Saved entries
* * * *
--- config.mk ---
export PLATFORM = sky130hd
export DESIGN_NAME = ps2_kbd_tx_flat
export DESIGN_NICKNAME = d
export VERILOG_FILES = /design/src/rtl/ps2_pkg.sv /design/src/rtl/ps2_kbd_tx_if.sv /design/src/rtl/ps2_tx_fifo.sv /design/src/rtl/ps2_kbd_tx.sv /design/src/flat_wrapper.sv
export SDC_FILE = /design/constraint.sdc
export NUM_CORES = 1
export LEC_CHECK = 0
export CORE_ASPECT_RATIO = 0.8
export CORE_MARGIN = 3
export CORE_UTILIZATION = 45
export CTS_CLUSTER_DIAMETER = 60
export DETAILED_ROUTE_END_ITERATION = 7
export PLACE_DENSITY = 0.63
export SLEW_MARGIN = 20
export SYNTH_ARGS = -nofsm -noshare
export SYNTH_HDL_FRONTEND = slang
export SYNTH_SLANG_ARGS = --single-unit
--- constraint.sdc ---
create_clock -name clk_sys -period 3.9 [get_ports clk_sys]
set_clock_uncertainty 0.15 [all_clocks]
set_input_delay 0.78 -clock clk_sys [delete_from_list [all_inputs] [get_ports clk_sys]]
set_output_delay 0.78 -clock clk_sys [all_outputs]
set_load 0.02 [all_outputs]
* * * *
- [Your goal] Reproduce verbatim the stretch of lines beginning with the one containing "set_output_delay 0.78 -clock" and ending at the close of the entries above.

- [Task response]
set_output_delay 0.78 -clock clk_sys [all_outputs]
set_load 0.02 [all_outputs]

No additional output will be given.